What to do: For the entries below, state how many lines contain the word "paths" and add nothing else.
· · · · ·
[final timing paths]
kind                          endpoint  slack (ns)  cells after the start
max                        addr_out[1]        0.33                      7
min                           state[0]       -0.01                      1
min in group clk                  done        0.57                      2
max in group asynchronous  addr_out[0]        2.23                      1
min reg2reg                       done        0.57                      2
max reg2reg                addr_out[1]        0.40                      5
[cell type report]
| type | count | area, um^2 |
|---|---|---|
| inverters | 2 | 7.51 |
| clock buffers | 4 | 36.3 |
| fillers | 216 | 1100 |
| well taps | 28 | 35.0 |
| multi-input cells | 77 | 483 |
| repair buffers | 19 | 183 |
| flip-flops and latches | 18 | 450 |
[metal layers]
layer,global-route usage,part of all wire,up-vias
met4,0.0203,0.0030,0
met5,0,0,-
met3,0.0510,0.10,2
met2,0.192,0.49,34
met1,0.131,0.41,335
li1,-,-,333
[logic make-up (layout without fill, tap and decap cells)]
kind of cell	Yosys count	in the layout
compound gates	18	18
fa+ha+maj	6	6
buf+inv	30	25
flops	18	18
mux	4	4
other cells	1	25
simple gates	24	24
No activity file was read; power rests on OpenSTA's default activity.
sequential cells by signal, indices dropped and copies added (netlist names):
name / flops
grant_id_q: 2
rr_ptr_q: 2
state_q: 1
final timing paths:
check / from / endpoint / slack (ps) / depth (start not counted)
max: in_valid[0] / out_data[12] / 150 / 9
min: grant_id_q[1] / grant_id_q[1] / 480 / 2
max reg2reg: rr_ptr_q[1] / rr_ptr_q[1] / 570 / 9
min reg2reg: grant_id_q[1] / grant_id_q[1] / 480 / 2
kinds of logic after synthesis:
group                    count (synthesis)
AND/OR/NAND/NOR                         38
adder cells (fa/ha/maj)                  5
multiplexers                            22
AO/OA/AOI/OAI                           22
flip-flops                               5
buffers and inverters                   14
--- config.mk ---
export PLATFORM = sky130hd
export DESIGN_NAME = count_tracker
export DESIGN_NICKNAME = d
export VERILOG_FILES = /design/src/rtl/count_tracker.sv
export SDC_FILE = /design/constraint.sdc
export NUM_CORES = 1
export LEC_CHECK = 0
export ABC_AREA = 1
export BUFFER_PORTS_ARGS = -buffer_cell sky130_fd_sc_hd__buf_2
export CORE_UTILIZATION = 51
export CTS_CLUSTER_SIZE = 8
export DETAILED_ROUTE_END_ITERATION = 10
export PLACE_DENSITY_LB_ADDON = 0.05
export SYNTH_ARGS = -nofsm -noshare
export SYNTH_HDL_FRONTEND = slang
export SYNTH_SLANG_ARGS = --single-unit
--- constraint.sdc ---
create_clock -name clk -period 2.1 [get_ports clk]
set_input_delay 0.21 -clock clk [delete_from_list [all_inputs] [get_ports clk]]
set_output_delay 0.21 -clock clk [all_outputs]
set_load 0.005 [all_outputs]
--- src/rtl/count_tracker.sv ---
// Downstream monitor for a free-running counter: wrap epoch tracking, armed/hit compare FSM
// and a single-entry timestamp event output. Optional step checker: COUNT_TRACKER_STEP_CHECK_EN.
module count_tracker #(
  parameter int CNT_W  = 8,
  parameter int WRAP_W = 8
) (
  input  logic                     clk,
  input  logic                     reset,
  input  logic [CNT_W-1:0]         count,
  input  logic [CNT_W-1:0]         cmp_val,
  input  logic                     cmp_load,
  input  logic                     arm,
  input  logic                     disarm,
  input  logic                     cont,
  output logic                     match_pulse,
  output logic                     wrap_pulse,
  output logic [WRAP_W-1:0]        wrap_cnt,
  output logic                     evt_valid,
  input  logic                     evt_ready,
  output logic [WRAP_W+CNT_W-1:0]  evt_data,
  output logic                     evt_ovf,
  output logic                     step_err,
  output logic                     armed
);

  typedef enum logic [1:0] {
    IDLE  = 2'd0,
    ARMED = 2'd1,
    HIT   = 2'd2
  } state_t;

  state_t             state;
  state_t             state_next;
  logic               hit_now;
  logic               wrap_det;
  logic [CNT_W-1:0]   prev_count;
  logic [CNT_W-1:0]   cmp_reg;
  logic [WRAP_W-1:0]  wrap_cnt_next;

  assign wrap_det      = (prev_count == {CNT_W{1'b1}}) && (count == {CNT_W{1'b0}});
  assign wrap_cnt_next = wrap_cnt + {{(WRAP_W-1){1'b0}}, wrap_det};

  // Next-state logic; disarm overrides every other request.
  always_comb begin
    state_next = state;
    hit_now    = 1'b0;
    if (disarm) begin
      state_next = IDLE;
    end else begin
      case (state)
        IDLE: begin
          if (arm) begin
            state_next = ARMED;
          end else begin
            state_next = IDLE;
          end
        end
        ARMED: begin
          if (count == cmp_reg) begin
            state_next = HIT;
            hit_now    = 1'b1;
          end else begin
            state_next = ARMED;
          end
        end
        HIT: begin
          if (cont) begin
            state_next = ARMED;
          end else begin
            state_next = IDLE;
          end
        end
        default: begin
          state_next = IDLE;
        end
      endcase
    end
  end

  // State, sampled counter history, compare register and status pulses.
  always_ff @(posedge clk or negedge reset) begin
    if (!reset) begin
      state       <= IDLE;
      prev_count  <= {CNT_W{1'b0}};
      cmp_reg     <= {CNT_W{1'b0}};
      wrap_cnt    <= {WRAP_W{1'b0}};
      wrap_pulse  <= 1'b0;
      match_pulse <= 1'b0;
      armed       <= 1'b0;
    end else begin
      state       <= state_next;
      prev_count  <= count;
      wrap_cnt    <= wrap_cnt_next;
      wrap_pulse  <= wrap_det;
      match_pulse <= hit_now;
      armed       <= (state_next == ARMED);
      if (cmp_load) begin
        cmp_reg <= cmp_val;
      end else begin
        cmp_reg <= cmp_reg;
      end
    end
  end

  // Single-entry event slot: a hit into a full, unaccepted slot is dropped and flagged.
  always_ff @(posedge clk or negedge reset) begin
    if (!reset) begin
      evt_valid <= 1'b0;
      evt_data  <= {(WRAP_W+CNT_W){1'b0}};
      evt_ovf   <= 1'b0;
    end else begin
      if (hit_now) begin
        if (!evt_valid || evt_ready) begin
          evt_data  <= {wrap_cnt_next, count};
          evt_valid <= 1'b1;
        end else begin
          evt_ovf <= 1'b1;
        end
      end else if (evt_valid && evt_ready) begin
        evt_valid <= 1'b0;
      end else begin
        evt_valid <= evt_valid;
      end
    end
  end

`ifdef COUNT_TRACKER_STEP_CHECK_EN
  logic step_live;
  logic step_bad;

  assign step_bad = (count != (prev_count + {{(CNT_W-1){1'b0}}, 1'b1})) && (count != prev_count);

  // prev_count holds a reset value, not a real sample, on the first edge after reset.
  always_ff @(posedge clk or negedge reset) begin
    if (!reset) begin
      step_live <= 1'b0;
      step_err  <= 1'b0;
    end else begin
      step_live <= 1'b1;
      if (step_live && step_bad) begin
        step_err <= 1'b1;
      end else begin
        step_err <= step_err;
      end
    end
  end
`else
  assign step_err = 1'b0;
`endif

endmodule

==> flow_summary.yaml <==
timing:
  clock_skew_ns: 0.00798
  finalCritPeriodShare_pct: 87.9
  tns_ns: 0
  fin_crit_ns: 1.85
  finalSetupViolCount: 0
  grt_setup_unrepaired: "no"
  fmax_ghz: 0.542
  hold_viol: 0
  slew_viol_final: 0
synthesis:
  syn_nets: 231
  synth_cell_type_count: 25
  syn_inst: 206
  ys_warn_count: 0
  synthTopCellsByArea: "dfrtp_1 (60%), nand2_1 (14%), nand4_1 (6.3%)"
  synth-seq-cells: 47
  syn_area_um2: 1970
  yosysTopAreaCell: "dfrtp_1"
  syn_avg_cell_area_um2: 9.58
  yosysSeqAreaShare_pct: 59.6
  synth_top_area_share_pct: 59.6
pwr:
  p_total_mw: 1.83
  ir_drop_mv: 0.527
  p_leak_nw: 1.43
  power.density_nw_per_um2: 756
global_route:
  grt.total_usage_pct: 21.1
  antenna_found_initial: 0
  grt_max_degree: 48
  grt_overflow: 0
  grt_pass1_wl_mm: 6.40
  grt_pass1_vias: 1399
critical_path:
  r2r_start: "prev_count[6]"
  crit_fanout: 3
  rrSetupSlack_ns: 0.25
  worstPathArrival_ns: 2.09
  critPathCaptureType: "flip-flop"
  worstReg2RegEnd: "evt_data[13]"
  cp.required_ns: 2.35
  start_kind: "flip-flop"
  critPathKind: "reg -> reg"
  reg2reg_depth: 8
detailed_routing:
  drtIter0Drc: 94
  routed_wl_mm: 3.71
  drtPass1Iterations: 4
  via_count: 1500
  drc: 0
  drtAntennaViolNets: 0
  wire_per_inst_um: 11.9
  vias_per_cell: 4.82
clock_tree:
  cts_tree: "done"
  cts_num_sinks: 47
  clock_latency_ns: 0.30
  path_clk_slew_ns: 0.08
  h-tree-depth: 2
  clockRootBuffer: "clkbuf_8"
  clk_path_buf_depth: 2
  numCtsBuffers: 5
floorplanning:
  io_pins: 53
  design.core.area_um2: 3690
  start_util_pct: 53.5
  design.die.area_um2: 4120
  dieHeight_um: 64.2
  chipWidth_um: 64.2
  num_rows: 22
final_layout:
  final_nets: 287
  fin_area_um2: 2420
  syn_to_final_growth_pct: 22.6
  fill_cells: 324
  post-route-util_pct: 65.6
  final_layout_size_suffix_gt1_share_pct: 28.9
  largest_register_ffs: 16
  regMostFlops: "evt_data"
  antenna_cells: 0
placed_design:
  port_buffers: 51
  place_area_um2: 2290
  gp_congestion: 0.775
  dp_hpwl_mm: 2.70
hold_path:
  hold_end: "prev_count[3]"
  hold_class: "in -> reg"
  hold_depth: 1
  hp-start: "count[3]"
status:
  status: "finished clean"
job:
  cap_viol_max_count: 0
[synthesized netlist by cell type]
cell and instances:
nand2_1 73, dfrtp_1 47, nand4_1 20, inv_1 18, o21ai_0 10, nor2_1 5
nand2_2 4, clkbuf_1 3, inv_2 3, xor2_1 3, buf_4 2, ha_1 2
nand3_1 2, nor2_4 2, xnor2_1 2, buf_6 1, conb_1 1, nand2_4 1
nand3_4 1, nand3b_1 1, nor2_2 1, nor2_8 1, nor4_1 1, o21a_1 1
o21bai_1 1
[worst max path at each step]
stage	to	from	slack [ns]	depth (start not counted)
floorplan	evt_data[14]	prev_count[6]	0.37	9
global placement	evt_data[14]	count[6]	0.18	11
detailed placement	evt_data[14]	count[6]	0.15	11
CTS	evt_data[14]	prev_count[6]	0.19	9
global route	evt_data[14]	prev_count[6]	0.07	9
finish	evt_data[13]	prev_count[6]	0.25	8
[cell type report]
cell class / count / area (um^2) / share of cell area [%]
Clock buffer: 6 / 82.6 / 3.41
Sequential cell: 47 / 1180 / 48.6
Clock inverter: 2 / 35.0 / 1.45
Tap cell: 48 / 60.1 / 2.48
Multi-Input combinational cell: 132 / 688 / 28.4
Timing Repair Buffer: 55 / 300 / 12.4
Inverter: 21 / 78.8 / 3.26
[metrics by stage]
step	setup WS [ns]	hold WS, ns	std cells
after floorplan	0.369	-0.0856	206
after global placement	0.176	0.213	302
after detailed placement	0.153	0.211	302
after CTS	0.186	0.0523	311
after global routing	0.0695	0.0501	311
final	0.254	0.0608	311
[layer usage]
metal	track usage (%)	part of all wire (%)	vias up	wire length, um
met5	0	0	-	0
met4	10.0	2.1	0	77
met3	5.36	5.0	6	187
met2	31.1	43	48	1600
met1	29.2	50	675	1840
li1	-	-	771	-
[layout by cell type, fill, tap and decap left out, types with 2 or more instances in the layout]
| cell | n |
|---|---|
| nand2_2 | 4 |
| nand4_1 | 20 |
| clkbuf_8 | 6 |
| nand2_1 | 73 |
| nor2_1 | 5 |
| dfrtp_1 | 47 |
| ha_1 | 2 |
| nor2_4 | 2 |
| xor2_1 | 3 |
| o21ai_0 | 10 |
| inv_1 | 18 |
| buf_2 | 51 |
| xnor2_1 | 2 |
| buf_4 | 2 |
| nand3_1 | 2 |
| inv_2 | 3 |
[cell families after synthesis]
family	count (synthesis)	synth area share, %
AO/OA/AOI/OAI	12	3.30
XOR/XNOR	5	2.22
adder cells (fa/ha/maj)	2	1.27
buffers and inverters	27	5.89
flip-flops	47	59.6
other	1	0.190
AND/OR/NAND/NOR	112	27.6
[timing repair]
action / in CTS / in global routing
hold buffers: 1 / 0
setup endpoints to repair: 0 / 1
gates resized for setup: 0 / 1
setup buffers: 0 / 0
endpoints found under the hold margin: 47 / 0
[worst max-delay path, stage by stage, from the launching register on]
cell	delay (ns)
dfrtp_1	0.33
nand4_1	0.12
nor4_2	0.33
ha_1	0.22
nand3_1	0.12
nor2_1	0.25
xor2_1	0.23
nand4_1	0.12
nand2_1	0.08
[power by group]
part	switching (mW)	internal [mW]	total, mW
Combinational	0.111	0.0714	0.183
Clock	0.291	0.385	0.676
Sequential	0.0219	0.950	0.972
Total	0.425	1.41	1.83
No activity file was read; power rests on OpenSTA's default activity.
· · · · ·
Completed exercise: 2